The third event likely to have a notable impact on Belarusian politics—in this case on the international stage—was the expulsion of three Polish diplomats, including the heads of consulates in Brest and Grodno, and a symmetrical response from Warsaw. The move by Belarus’s Ministry of Foreign Affairs is attributed to the fact that, on March 1, a Polish Sunday school in Brest commemorated the remembrance day of the so-called “Cursed Soldiers” (Żołnierze Wyklęci), with Poland’s consul general in Brest, Jerzy Timofiejuk, participating in and sponsoring the event. One of the Polish soldiers honored at the ceremony, Romuald Rajs (nom de guerre “Bury”) of the Home Army, is widely believed to have committed atrocities against Belarusians residing in eastern Poland back in 1946 (see EDM, March 26, 2019). Nonetheless, in the opinion of Jan Maksymiuk of Radio Liberty, the expulsion of Polish diplomats was revenge for Poland’s stance vis-à-vis Belarus’s protest movement and is to the benefit of Moscow (Svaboda.org, March 12).
Finally, three Belarusian traditional (i.e., Westernizing) opposition parties filed a request for a rally, meeting, and concert on March 25, when the opposition celebrates Freedom Day (Tut.by, March 9). On that day, in 1918, the Belarusian People’s Republic, a short-lived entity, was proclaimed under German military occupation. Back in 2018, the authorities allowed all three requested events, including a concert on the square next to the Minsk Opera House. At that time, however, Lukashenka showed signs of distancing from Russia and a rapprochement with the West was in full swing. Today’s situation cannot be more different, and Minsk fears that a rally on March 25 may resuscitate the protest movement.

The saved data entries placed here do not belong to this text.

Optimization exercise on an open flow, not production practice. RTL: at most simulated, not proved equivalent. Function not checked: runs 1 to 3. Power: default activity.

$ cat flow/standard.sh
#!/bin/bash
# synth_recipe.tcl (not shown) runs the flow's synth.tcl, then flattens the netlist and writes it again
# the make line also repeats each setting of config.mk as NAME=value (left out here)
make -C /OpenROAD-flow-scripts/flow DESIGN_CONFIG=/design/flow/config.mk WORK_HOME=/design/flow/orfs CLKGATE_MAP_FILE= SYNTH_SCRIPT=/design/flow/synth_recipe.tcl "${@:-finish}"
$ cat flow/config.mk
export PLATFORM = sky130hd
export DESIGN_NAME = float_addsub
export DESIGN_NICKNAME = float_addsub
export VERILOG_FILES = /design/flow/design.v
export SDC_FILE = /design/flow/constraint.sdc
export NUM_CORES = 4
export LEC_CHECK = 0
export CAP_MARGIN = 20
export CORE_MARGIN = 2
export CORE_UTILIZATION = 40
export CTS_BUF_LIST = sky130_fd_sc_hd__clkbuf_16
export CTS_CLUSTER_DIAMETER = 100
export CTS_CLUSTER_SIZE = 30
export SETUP_SLACK_MARGIN = 2.05
export SLEW_MARGIN = 20
$ cat flow/flow/run.sh
#!/bin/bash
set -euo pipefail
export BUFFER_PORTS_ARGS="-buffer_cell sky130_fd_sc_hd__buf_2"
bash standard.sh > standard_flow.log 2>&1
$ cat flow/constraint.sdc
create_clock -name core_clock -period 4.0 [get_ports {clk}]
set_input_delay 0.8000 -clock core_clock [delete_from_list [all_inputs] [get_ports {clk}]]
set_output_delay 0.8000 -clock core_clock [all_outputs]
set_load 0.01 [all_outputs]
$ cat flow/design.v
module ks_sum #(parameter N = 25) (
	input  wire [N-1:0] g,
	input  wire [N-1:0] p,
	input  wire         cin,
	output wire [N-1:0] s
);
	localparam L = $clog2(N);
	wire [N-1:0] gg [0:L];
	wire [N-1:0] pp [0:L];
	assign gg[0] = g;
	assign pp[0] = p;
	genvar k, i;
	generate
		for (k = 0; k < L; k = k + 1) begin : lvl
			for (i = 0; i < N; i = i + 1) begin : bit_
				if (i >= (1 << k)) begin : comb
					assign gg[k+1][i] = gg[k][i] | (pp[k][i] & gg[k][i - (1 << k)]);
					assign pp[k+1][i] = pp[k][i] & pp[k][i - (1 << k)];
				end else begin : pass
					assign gg[k+1][i] = gg[k][i];
					assign pp[k+1][i] = pp[k][i];
				end
			end
		end
	endgenerate
	assign s = p ^ {gg[L][N-2:0], cin};
endmodule
module ks_add #(parameter N = 8) (
	input  wire [N-1:0] a,
	input  wire [N-1:0] b,
	input  wire         cin,
	output wire [N-1:0] s,
	output wire         cout
);
	localparam L = $clog2(N);
	wire [N-1:0] p = a ^ b;
	wire [N-1:0] g [0:L];
	wire [N-1:0] q [0:L];
	assign g[0] = {(a[N-1:1] & b[N-1:1]), (a[0] & b[0]) | (p[0] & cin)};
	assign q[0] = p;
	genvar k, i;
	generate
		for (k = 0; k < L; k = k + 1) begin : lvl
			for (i = 0; i < N; i = i + 1) begin : bit_
				if (i >= (1 << k)) begin : comb
					assign g[k+1][i] = g[k][i] | (q[k][i] & g[k][i - (1 << k)]);
					assign q[k+1][i] = q[k][i] & q[k][i - (1 << k)];
				end else begin : pass
					assign g[k+1][i] = g[k][i];
					assign q[k+1][i] = q[k][i];
				end
			end
		end
	endgenerate
	assign s = p ^ {g[L][N-2:0], cin};
	assign cout = g[L][N-1];
endmodule
module lzc25(
	input  wire [24:0] v,
	output wire [4:0]  n
);
	wire [31:0] x = {v, 7'h7f};
	wire [15:0] z1;             
	wire [15:0] c1;             
	genvar i;
	generate
		for (i = 0; i < 16; i = i + 1) begin : l1
			assign z1[i] = ~(x[2*i+1] | x[2*i]);
			assign c1[i] = ~x[2*i+1];
		end
	endgenerate
	wire [7:0] z2;
	wire [1:0] c2 [0:7];
	generate
		for (i = 0; i < 8; i = i + 1) begin : l2
			assign z2[i] = z1[2*i+1] & z1[2*i];
			assign c2[i] = z1[2*i+1] ? {1'b1, c1[2*i]} : {1'b0, c1[2*i+1]};
		end
	endgenerate
	wire [3:0] z3;
	wire [2:0] c3 [0:3];
	generate
		for (i = 0; i < 4; i = i + 1) begin : l3
			assign z3[i] = z2[2*i+1] & z2[2*i];
			assign c3[i] = z2[2*i+1] ? {1'b1, c2[2*i]} : {1'b0, c2[2*i+1]};
		end
	endgenerate
	wire [1:0] z4;
	wire [3:0] c4 [0:1];
	generate
		for (i = 0; i < 2; i = i + 1) begin : l4
			assign z4[i] = z3[2*i+1] & z3[2*i];
			assign c4[i] = z3[2*i+1] ? {1'b1, c3[2*i]} : {1'b0, c3[2*i+1]};
		end
	endgenerate
	assign n = z4[1] ? {1'b1, c4[0]} : {1'b0, c4[1]};
endmodule
module float_addsub(
	input wire clk,
	input wire [31:0] v1,
	input wire [31:0] v2,
	input wire op,
	output wire [31:0] vres
);
	wire        s1 = v1[31];
	wire        s2 = v2[31] ^ op;
	wire [7:0]  e1 = v1[30:23];
	wire [7:0]  e2 = v2[30:23];
	wire        sub = s1 ^ s2;
	wire [30:0] bg = v1[30:0] & ~v2[30:0];
	wire [30:0] be = ~(v1[30:0] ^ v2[30:0]);
	function automatic [1:0] cmpc(input [1:0] hi, input [1:0] lo);  
		cmpc = {hi[1] | (hi[0] & lo[1]), hi[0] & lo[0]};
	endfunction
	function automatic [1:0] cmp8(input [7:0] g, input [7:0] e);
		reg [1:0] a0, a1, a2, a3, b0, b1;
		begin
			a0 = cmpc({g[1], e[1]}, {g[0], e[0]});
			a1 = cmpc({g[3], e[3]}, {g[2], e[2]});
			a2 = cmpc({g[5], e[5]}, {g[4], e[4]});
			a3 = cmpc({g[7], e[7]}, {g[6], e[6]});
			b0 = cmpc(a1, a0);
			b1 = cmpc(a3, a2);
			cmp8 = cmpc(b1, b0);
		end
	endfunction
	wire [1:0] ce  = cmp8(bg[30:23], be[30:23]);
	wire [1:0] cf2 = cmp8(bg[22:15], be[22:15]);
	wire [1:0] cf1 = cmp8(bg[14:7], be[14:7]);
	wire [1:0] cf0 = cmp8({bg[6:0], 1'b0}, {be[6:0], 1'b1});
	wire [1:0] cf  = cmpc(cf2, cmpc(cf1, cf0));
	wire        gt = ce[1] | (ce[0] & cf[1]);    
	wire        eq = ce[0] & cf[0];
	wire [7:0]  d12, d21;
	wire        c12, c21;
	ks_add #(8) ad12(.a(e1), .b(~e2), .cin(1'b1), .s(d12), .cout(c12));
	ks_add #(8) ad21(.a(e2), .b(~e1), .cin(1'b1), .s(d21), .cout(c21));
	wire        ez = (e1 == 8'd0) | (e2 == 8'd0);      
	wire        bz = (e1 == 8'd0) & (e2 == 8'd0);      
	reg         r1_s, r1_sub, r1_bz, r1_gt, r1_ez;
	reg  [7:0]  r1_e;
	reg  [22:0] r1_f1, r1_f2;
	reg  [7:0]  r1_d12, r1_d21;
	reg         r1_c12;
	always @(posedge clk) begin
		r1_s    <= (gt ? s1 : s2) & ~(eq & sub);
		r1_sub  <= sub;
		r1_bz   <= bz;
		r1_gt   <= gt;
		r1_e    <= ce[1] ? e1 : e2;
		r1_f1   <= v1[22:0];
		r1_f2   <= v2[22:0];
		r1_ez   <= ez;
		r1_d12  <= d12;                     
		r1_d21  <= d21;                     
		r1_c12  <= c12;                     
	end
	wire [7:0]  d = r1_c12 ? r1_d12 : r1_d21;         
	wire        far = r1_ez | (d[7:5] != 3'd0) | (d[4:3] == 2'b11);
	wire [4:0]  sh = far ? 5'd31 : d[4:0];
	wire [22:0] fb = r1_gt ? r1_f1 : r1_f2;
	wire [23:0] x0 = {1'b1, r1_gt ? r1_f2 : r1_f1};
	wire [23:0] x1 = sh[4] ? {16'b0, x0[23:16]} : x0;
	wire [23:0] x2 = sh[3] ? {8'b0, x1[23:8]} : x1;
	reg         r2_s, r2_sub, r2_hb;
	reg  [7:0]  r2_e;
	reg  [22:0] r2_fb;
	reg  [23:0] r2_x;
	reg  [2:0]  r2_sh;
	always @(posedge clk) begin
		r2_s    <= r1_s;
		r2_sub  <= r1_sub;
		r2_hb   <= ~r1_bz;                       
		r2_e    <= r1_e + 8'd1;
		r2_fb   <= fb & {23{~r1_bz}};
		r2_x    <= x2;
		r2_sh   <= sh[2:0];
	end
	wire [23:0] x3 = r2_sh[2] ? {4'b0, x2_r[23:4]} : x2_r;
	wire [23:0] x2_r = r2_x;
	wire [23:0] x4 = r2_sh[1] ? {2'b0, x3[23:2]} : x3;
	wire [23:0] x5 = r2_sh[0] ? {1'b0, x4[23:1]} : x4;
	wire [24:0] opa = {1'b0, r2_hb, r2_fb};
	wire [24:0] opb = {r2_sub, x5 ^ {24{r2_sub}}};
	wire [24:0] gen = {opa[24:1] & opb[24:1], (opa[0] & opb[0]) | ((opa[0] ^ opb[0]) & r2_sub)};
	wire [24:0] pro = opa ^ opb;
	reg         r3_s, r3_cin;
	reg  [7:0]  r3_e;
	reg  [24:0] r3_g, r3_p;
	always @(posedge clk) begin
		r3_s    <= r2_s;
		r3_cin  <= r2_sub;
		r3_e    <= r2_e;
		r3_g    <= gen;
		r3_p    <= pro;
	end
	wire [24:0] sum;
	ks_sum #(25) addm(.g(r3_g), .p(r3_p), .cin(r3_cin), .s(sum));
	reg         r4_s;
	reg  [7:0]  r4_e;
	reg  [24:0] r4_r;
	always @(posedge clk) begin
		r4_s    <= r3_s;
		r4_e    <= r3_e;
		r4_r    <= sum;
	end
	wire [4:0] lz;
	lzc25 lzm(.v(r4_r), .n(lz));
	reg         r5_s;
	reg  [7:0]  r5_e;
	reg  [24:0] r5_r;
	reg  [4:0]  r5_lz;
	always @(posedge clk) begin
		r5_s    <= r4_s;
		r5_e    <= r4_e;
		r5_r    <= r4_r;
		r5_lz   <= lz;
	end
	wire [24:0] n0 = r5_lz[4] ? {r5_r[8:0], 16'b0} : r5_r;
	wire [24:0] n1 = r5_lz[3] ? {n0[16:0], 8'b0} : n0;
	wire [24:0] n2 = r5_lz[2] ? {n1[20:0], 4'b0} : n1;
	wire [24:0] n3 = r5_lz[1] ? {n2[22:0], 2'b0} : n2;
	wire [24:0] n4 = r5_lz[0] ? {n3[23:0], 1'b0} : n3;
	wire [7:0]  ne = (r5_lz == 5'd25) ? 8'd0 : r5_e - {3'b0, r5_lz};
	reg  [31:0] r6, r7;
	always @(posedge clk) begin
		r6 <= {r5_s, ne, n4[23:1]};
		r7 <= r6;
	end
	assign vres = r7;
endmodule
==> summary.md, run 1 <==
| Metric | Value |
|---|---|
| All-Layer GR Usage | 0.151 |
| R2R Setup Slk | 1790 ps |
| Outcome | no timing/DRC/antenna violations |
| Critical Path AT | 2600 ps |
| Pre-CTS setup slack | 1480 ps |
| Skew final | 20.7 ps |
| Layout cell share with drive strength beyond 1 | 0.219 |
| Syn Nets | 1376 |
| Top_reg_cell synth | dfxtp_1 |
| DRC viols | 0 |
| R2R Path Start | r1_d21[5]$_DFF_P_ |
| CP required | 4390 ps |
| Area growth syn-to-layout | 17.2% |
| DR iter-0 viols | 416 |
| Max Root-Sink Buffers | 3 |
| Final worst-path cycle share | 0.552 |
| Min Tclk post-route | 2210 ps |
| Filler Cells Inserted | 2928 |
| Worst rel slew slack | 0.372 |
| Setup violators final | 0 |
| Clk root buf | clkbuf_16 |
| N_diodes | 0 |
| Fin. max-slew vios | 0 |
| Worst R2R End | r2_x[5]$_DFF_P_ |
| Die X | 184 um |
| Initial antenna violation count | 0 |
| P_leak | 6.61 nW |
| Commonest non-fill, non-tap cell in the layout | dfxtp_1 |
| Total clock sinks | 330 |
| Register bit total from synthesis | 330 |
| Hold Fails Final Rpt | 0 |
| Final worst slack | 1790 ps |
| Post-DP HPWL | 20000 um |
| Starting density of the core | 0.408 |
| Slew @ Worst Pin | 940 ps |
| Count of cell types in the netlist | 59 |
| # port buffers | 97 |
| Critical path origin | r1_d21[5]$_DFF_P_ |
| Ys async rst share | 0 |
| Vias per inst | 4.94 |
| Fmax | 0.453 GHz |
| Startpoint Class | register |
| Depth of the most critical reg-to-reg path | 7 |
| EDFF count, synth | 0 |
| Die ar. | 0.0337 mm2 |
| Seq/Total Area, Yosys | 0.512 |
| Worst Path Class, Setup | register to register |
| Worst Setup End Kind | register |
| Nets | 1491 |
| Router iterations before antenna repair | 5 |
| Hold slack | 335 ps |
| Min-Delay Path Class | register to register |
| RD Place Congestion | 0.851 |
| Largest net degree at the start of global routing | 37 |
| Max VDD drop | 0.283 mV |
| Vias | 8683 |
| First-pass GRT wire length | 41500 um |
| Final ANT Viol Nets | 0 |
| Boundary Pins | 98 |
| CTS Buf Count | 15 |
| GRT Residual Overflow | 0 |
| Vias in the first global route | 8331 |
| Core ar. | 0.0316 mm2 |
| Most frequent cells in the layout | 303 x dfxtp_1, 112 x nor2_1, 100 x mux2i_1 |
| Clk Latency, worst-skew pair | 500 ps |
| Top cells by area, synth | dfxtp_1 51%, mux2i_1 7.8%, ha_1 6.7% |
| WL per Instance | 14.9 um |
| Total wire length | 26100 um |
| Die height | 184 um |
| Total chip power | 9.50 mW |
| Worst setup path endpoint | r2_x[5]$_DFF_P_ |
| RSZ-0062 raised after global routing | true |
| Clock slew at reported path FFs | 100 ps |
| Standard-cell rows | 65 |
| Syn Inst Count | 1238 |
| Synth Area per Inst | 10.4 um2 |
| Area share of the largest cell type after synthesis | 0.512 |
| H-tree depth | 1 |
| Post-Syn Area | 0.0129 mm2 |
| Crit-path max FO | 5 |
| PwrDens | 628 mW/mm2 |
| Final design utilization | 0.478 |
| Dominant cell type by area after synthesis | dfxtp_1 |
| TNS Setup | 0 ps |
| Synth Warn # | 4 |
| CTS tree | built |
| Total of max-cap violations | 0 |
==> report_power, final <==
| group | leakage (nW) | switching [mW] | internal, mW |
|---|---|---|---|
| Sequential | 2.78 | 0.658 | 4.28 |
| Combinational | 3.64 | 1.48 | 1.41 |
| Clock | 0.202 | 0.980 | 0.703 |
==> synthesized netlist by cell type, types with 24 or more instances <==
cell type	n
a21o_1	27
xnor2_1	44
mux2i_1	100
clkbuf_1	24
xor2_1	26
o21ai_0	58
nand2_1	85
nor2_1	115
a21oi_1	64
inv_1	64
dfxtp_1	330
ha_1	69
==> per-layer routing <==
layer / vias to the layer above / routed length [um] / share of wire / GRT usage
met5: - / 0 / 0 / 0
met4: 0 / 716 / 0.027 / 0.0432
met3: 44 / 851 / 0.033 / 0.0174
met2: 179 / 12900 / 0.49 / 0.271
met1: 3987 / 11700 / 0.45 / 0.190
li1: 4473 / - / - / -
==> cells by family after synthesis <==
kind of cell,after synthesis,share of synthesized area
compound gates,217,0.104
mux,136,0.126
fa+ha+maj,72,0.0715
buf+inv,112,0.0339
xor+xnor,70,0.0475
flops,330,0.512
simple gates,301,0.105
==> critical path, stage by stage (launching register included) <==
cell,delay (ps)
dfxtp_2,330
or3_4,380
or3_4,350
a21oi_4,220
buf_12,160
mux4_2,510
nand2_1,100
o21ai_2,60
==> layout make-up <==
cell class	instances	area, um2	share of cell area
clock buffers	15	375	0.0248
clock inverters	3	35.0	0.00232
inverters	68	312	0.0206
multi-input cells	796	6250	0.413
flip-flops and latches	330	6670	0.441
well taps	402	503	0.0333
repair buffers	142	990	0.0654
==> per-stage QoR <==
step	area, um2	instances
3_5_place_dp	14000	1702
5_1_grt	15100	1756
2_1_floorplan	13200	1238
3_3_place_gp	14000	1702
4_1_cts	14600	1734
6_report	15100	1756
==> sequential cells by signal, summed over array words and instances, names as in the netlist, 3 cells and up <==
name / count
r4_r: 25
r1_d21: 8
r3_e: 8
r1_e: 8
r2_x: 24
r4_e: 8
r5_lz: 5
r7: 32
r2_sh: 3
r3_g: 24
r2_fb: 23
r5_e: 8
r5_r: 24
r6: 32
r1_f2: 23
r2_e: 8
r3_p: 24
r1_f1: 23
r1_d12: 7
==> timing repair <==
item,4_1_cts,5_1_grt
endpoints found under the setup margin,93,56
setup buffers,14,19
hold buffers,0,0
gates resized for setup,29,88
pin swaps,9,25
cloned,0,3
==> how the worst min path moves through the flow <==
| stage | from | to | slack, ps | cells past startpoint |
|---|---|---|---|---|
| 3_3_place_gp | r4_e[0]$_DFF_P_ | r5_e[0]$_DFF_P_ | 310 | 0 |
| 2_1_floorplan | r1_s$_DFF_P_ | r2_s$_DFF_P_ | 310 | 0 |
| 5_1_grt | r6[25]$_SDFF_PN0_ | r7[25]$_DFF_P_ | 340 | 0 |
| 4_1_cts | r6[30]$_SDFF_PN0_ | r7[30]$_DFF_P_ | 340 | 0 |
| 6_report | r6[25]$_SDFF_PN0_ | r7[25]$_DFF_P_ | 330 | 0 |
| 3_5_place_dp | r2_e[4]$_DFF_P_ | r3_e[4]$_DFF_P_ | 310 | 0 |
==> inputs of run 2 (changes only) <==
--- a/flow/design.v
+++ b/flow/design.v
@@ -158,9 +158,8 @@
 	wire [7:0]  d = r1_c12 ? r1_d12 : r1_d21;         
 	wire        far = r1_ez | (d[7:5] != 3'd0) | (d[4:3] == 2'b11);
-	wire [4:0]  sh = far ? 5'd31 : d[4:0];
 	wire [22:0] fb = r1_gt ? r1_f1 : r1_f2;
 	wire [23:0] x0 = {1'b1, r1_gt ? r1_f2 : r1_f1};
-	wire [23:0] x1 = sh[4] ? {16'b0, x0[23:16]} : x0;
-	wire [23:0] x2 = sh[3] ? {8'b0, x1[23:8]} : x1;
+	wire [23:0] x1 = d[4] ? {16'b0, x0[23:16]} : x0;
+	wire [23:0] x2 = d[3] ? {8'b0, x1[23:8]} : x1;
 	reg         r2_s, r2_sub, r2_hb;
 	reg  [7:0]  r2_e;
@@ -174,6 +173,6 @@
 		r2_e    <= r1_e + 8'd1;
 		r2_fb   <= fb & {23{~r1_bz}};
-		r2_x    <= x2;
-		r2_sh   <= sh[2:0];
+		r2_x    <= x2 & {24{~far}};
+		r2_sh   <= d[2:0];
 	end
 	wire [23:0] x3 = r2_sh[2] ? {4'b0, x2_r[23:4]} : x2_r;
--- a/flow/config.mk
+++ b/flow/config.mk
@@ -12,4 +12,4 @@
 export CTS_CLUSTER_DIAMETER = 100
 export CTS_CLUSTER_SIZE = 30
-export SETUP_SLACK_MARGIN = 2.05
+export SETUP_SLACK_MARGIN = 2.0
 export SLEW_MARGIN = 20
==> summary.md, run 2 <==
| Metric | Value |
|---|---|
| Outcome | no timing/DRC/antenna violations (unchanged) |
| CP required | 4380 ps (was 4390 ps) |
| Fin. max-slew vios | 0 (unchanged) |
| Area share of the largest cell type after synthesis | 0.515 (was 0.512) |
| RD Place Congestion | 0.904 (was 0.851) |
| Worst Setup End Kind | register (unchanged) |
| Synth Area per Inst | 10.4 um2 (about the same) |
| Standard-cell rows | 65 (unchanged) |
| Top_reg_cell synth | dfxtp_1 (unchanged) |
| Core ar. | 0.0316 mm2 (about the same) |
| GRT Residual Overflow | 0 (unchanged) |
| Critical Path AT | 2410 ps (was 2600 ps) |
| Dominant cell type by area after synthesis | dfxtp_1 (unchanged) |
| Layout cell share with drive strength beyond 1 | 0.196 (was 0.219) |
| H-tree depth | 1 (unchanged) |
| Die height | 183 um (was 184 um) |
| Largest net degree at the start of global routing | 33 (was 37) |
| Max Root-Sink Buffers | 3 (unchanged) |
| Total wire length | 25500 um (was 26100 um) |
| Final ANT Viol Nets | 0 (unchanged) |
| Clock slew at reported path FFs | 100 ps (about the same) |
| Slew @ Worst Pin | 945 ps (was 940 ps) |
| First-pass GRT wire length | 40600 um (was 41500 um) |
| Area growth syn-to-layout | 15.4% (was 17.2%) |
| Most frequent cells in the layout | 317 x dfxtp_1, 112 x nor2_1, 91 x mux2i_1 (was 303 x dfxtp_1, 112 x nor2_1, 100 x mux2i_1) |
| CP max stage delay | 370 ps (was 510 ps) |
| Worst rel slew slack | 0.369 (was 0.372) |
| DR iter-0 viols | 264 (was 416) |
| Startpoint Class | register (unchanged) |
| Max VDD drop | 0.295 mV (was 0.283 mV) |
| Die X | 183 um (was 184 um) |
| Count of cell types in the netlist | 59 (unchanged) |
| Placed cell area | 0.0137 mm2 (was 0.0140 mm2) |
| N_diodes | 0 (unchanged) |
| DRC viols | 0 (unchanged) |
| Fin cells | 1726 (was 1756) |
| Final worst-path cycle share | 0.506 (was 0.552) |
| Clk root buf | clkbuf_16 (unchanged) |
| Post-Syn Area | 0.0128 mm2 (was 0.0129 mm2) |
| Initial antenna violation count | 0 (unchanged) |
| Total clock sinks | 330 (unchanged) |
| Worst path slowest cell | dfxtp_4 (was mux4_2) |
| Crit-path max FO | 2 (was 5) |
| Synth Warn # | 4 (unchanged) |
| Router iterations before antenna repair | 5 (unchanged) |
| Boundary Pins | 98 (unchanged) |
| Post-DP HPWL | 19600 um (was 20000 um) |
| Post-synth top cells | 330 x dfxtp_1, 112 x nor2_1, 93 x mux2i_1, 75 x nand2_1, 69 x ha_1 (was 330 x dfxtp_1, 115 x nor2_1, 100 x mux2i_1, 85 x nand2_1, 69 x ha_1) |
| Top cells by area, synth | dfxtp_1 52%, mux2i_1 7.3%, ha_1 6.7% (was dfxtp_1 51%, mux2i_1 7.8%, ha_1 6.7%) |
| Ys async rst share | 0 (unchanged) |
| Setup violators final | 0 (unchanged) |
| Register bit total from synthesis | 330 (unchanged) |
| # port buffers | 97 (unchanged) |
| Min Tclk post-route | 2020 ps (was 2210 ps) |
| Vias per inst | 4.94 (about the same) |
| Syn Nets | 1368 (was 1376) |
| Vias in the first global route | 8073 (was 8331) |
| Worst Path Class, Setup | register to register (unchanged) |
| CTS tree | built (unchanged) |
| EDFF count, synth | 0 (unchanged) |
| Skew final | 26.4 ps (was 20.7 ps) |
| Min-Delay Path Class | register to register (unchanged) |
| Fmax | 0.494 GHz (was 0.453 GHz) |
| Commonest non-fill, non-tap cell in the layout | dfxtp_1 (unchanged) |
| Hold Fails Final Rpt | 0 (unchanged) |
| WL per Instance | 14.8 um (was 14.9 um) |
| PwrDens | 659 mW/mm2 (was 628 mW/mm2) |
| Vias | 8525 (was 8683) |
| Syn Inst Count | 1230 (was 1238) |
| Clk Latency, worst-skew pair | 490 ps (was 500 ps) |
| All-Layer GR Usage | 0.149 (was 0.151) |
| RSZ-0062 raised after global routing | true (unchanged) |
| Crit path cell chain | ha_4 -> o211ai_1 -> a21oi_2 -> o41ai_2 -> buf_4 -> a31oi_4 -> o21ai_2 -> mux2i_1 -> o21ai_1 (was or3_4 -> or3_4 -> a21oi_4 -> buf_12 -> mux4_2 -> nand2_1 -> o21ai_2) |
| Placed cell count | 1688 (was 1702) |
| Largest regs | r6 x32, r7 x32, r4_r x25 (unchanged) |
| Die ar. | 0.0335 mm2 (was 0.0337 mm2) |
| Seq/Total Area, Yosys | 0.515 (was 0.512) |
| Total of max-cap violations | 0 (unchanged) |
| Starting density of the core | 0.406 (was 0.408) |
| Most common cell in the netlist | dfxtp_1 (unchanged) |
| P_leak | 6.40 nW (was 6.61 nW) |
| Final instance area | 0.0148 mm2 (was 0.0151 mm2) |
| TNS Setup | 0 ps (unchanged) |
| CTS Buf Count | 15 (unchanged) |
| Cell family with most CP delay | compound AO/OA/AOI/OAI gates (was simple AND/OR/NAND/NOR gates) |
| Nets | 1461 (was 1491) |
| Worst Path Buf+Inv | 1 (unchanged) |
-- run 2: timing repair --
item | CTS | global route
setup endpoints to repair | 95 | 36
setup buffers | 12 | 7
pin swaps | 7 | 32
hold buffers | 0 | 0
cloned | 1 | 0
resized for setup | 35 | 60
-- run 2: area by class of cell --
type / count / area (um2)
Clock buffer: 15 / 375
Clock inverter: 3 / 63.8
Fill cell: 2975 / 16800
Inverter: 68 / 285
Multi-Input combinational cell: 783 / 6060
Sequential cell: 330 / 6640
Tap cell: 402 / 503
Timing Repair Buffer: 125 / 868
-- run 2: cell families (layout without fill, tap and decap cells) --
| logic type | count (synthesis) | after routing | share of synthesized area |
|---|---|---|---|
| fa+ha+maj | 72 | 72 | 0.0720 |
| buf+inv | 117 | 211 | 0.0373 |
| simple gates | 286 | 286 | 0.101 |
| compound gates | 225 | 225 | 0.111 |
| xor+xnor | 70 | 70 | 0.0478 |
| flops | 330 | 330 | 0.515 |
| mux | 130 | 130 | 0.115 |
-- run 2: final timing paths --
kind                                 startpoint                to  slack (ps)  cells after the start
worst min register to register  r2_e[0]$_DFF_P_   r3_e[0]$_DFF_P_         330                      0
worst max-delay path            r3_p[1]$_DFF_P_  r4_r[24]$_DFF_P_        1980                      9
worst min-delay path            r2_e[0]$_DFF_P_   r3_e[0]$_DFF_P_         330                      0
worst max register to register  r3_p[1]$_DFF_P_  r4_r[24]$_DFF_P_        1980                      9
-- run 2: stage by stage --
| stage | util | power (mW) | setup WS, ps | hold WS (ps) |
|---|---|---|---|---|
| CTS | 0.457 | 9.70 | 1910 | 334 |
| global route | 0.469 | 10.4 | 1820 | 338 |
| finish | 0.469 | 9.74 | 1980 | 333 |
| floorplan | - | 6.95 | 1790 | 310 |
| detailed placement | 0.435 | 7.81 | 1250 | 312 |
| global placement | 0.435 | 7.78 | 1280 | 312 |
-- run 2: power breakdown --
part / total (mW) / internal [mW] / leakage (nW) / switching, mW
combinational: 2.98 / 1.45 / 3.41 / 1.54
sequential: 5.03 / 4.30 / 2.77 / 0.729
clock: 1.73 / 0.763 / 0.212 / 0.968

It remains to be seen what the reaction of Belarusian authorities will be. But if there is any meme that encapsulates the current socio-political climate in Belarus most vividly, it is probably a scene captured recently by a phone camera from an apartment window in Minsk (Tut.by, March 14). At six in the morning, still under the cover of darkness, a man with a can of paint is seen walking up to a park bench with a white-red-white seat and hastily repaints it, while his companion watches so that no one interferes with the task. To wit, white-red-white is the color of the flag honored by the opposition and loathed by the authorities.